Nothing besides a number belongs in the answer, which is how many lines of the listing contain the string "output".

++++++++++

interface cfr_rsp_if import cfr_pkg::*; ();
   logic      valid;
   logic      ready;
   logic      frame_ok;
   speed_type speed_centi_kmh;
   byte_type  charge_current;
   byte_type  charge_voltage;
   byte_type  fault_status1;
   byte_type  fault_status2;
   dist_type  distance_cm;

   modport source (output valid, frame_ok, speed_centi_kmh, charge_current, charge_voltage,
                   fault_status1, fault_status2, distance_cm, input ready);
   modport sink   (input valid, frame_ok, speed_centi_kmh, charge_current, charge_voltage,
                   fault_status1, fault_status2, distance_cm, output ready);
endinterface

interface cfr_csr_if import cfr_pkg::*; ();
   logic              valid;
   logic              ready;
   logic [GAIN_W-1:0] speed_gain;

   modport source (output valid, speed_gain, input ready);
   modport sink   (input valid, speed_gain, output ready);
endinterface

++++++++++

» TASK RESPONSE
4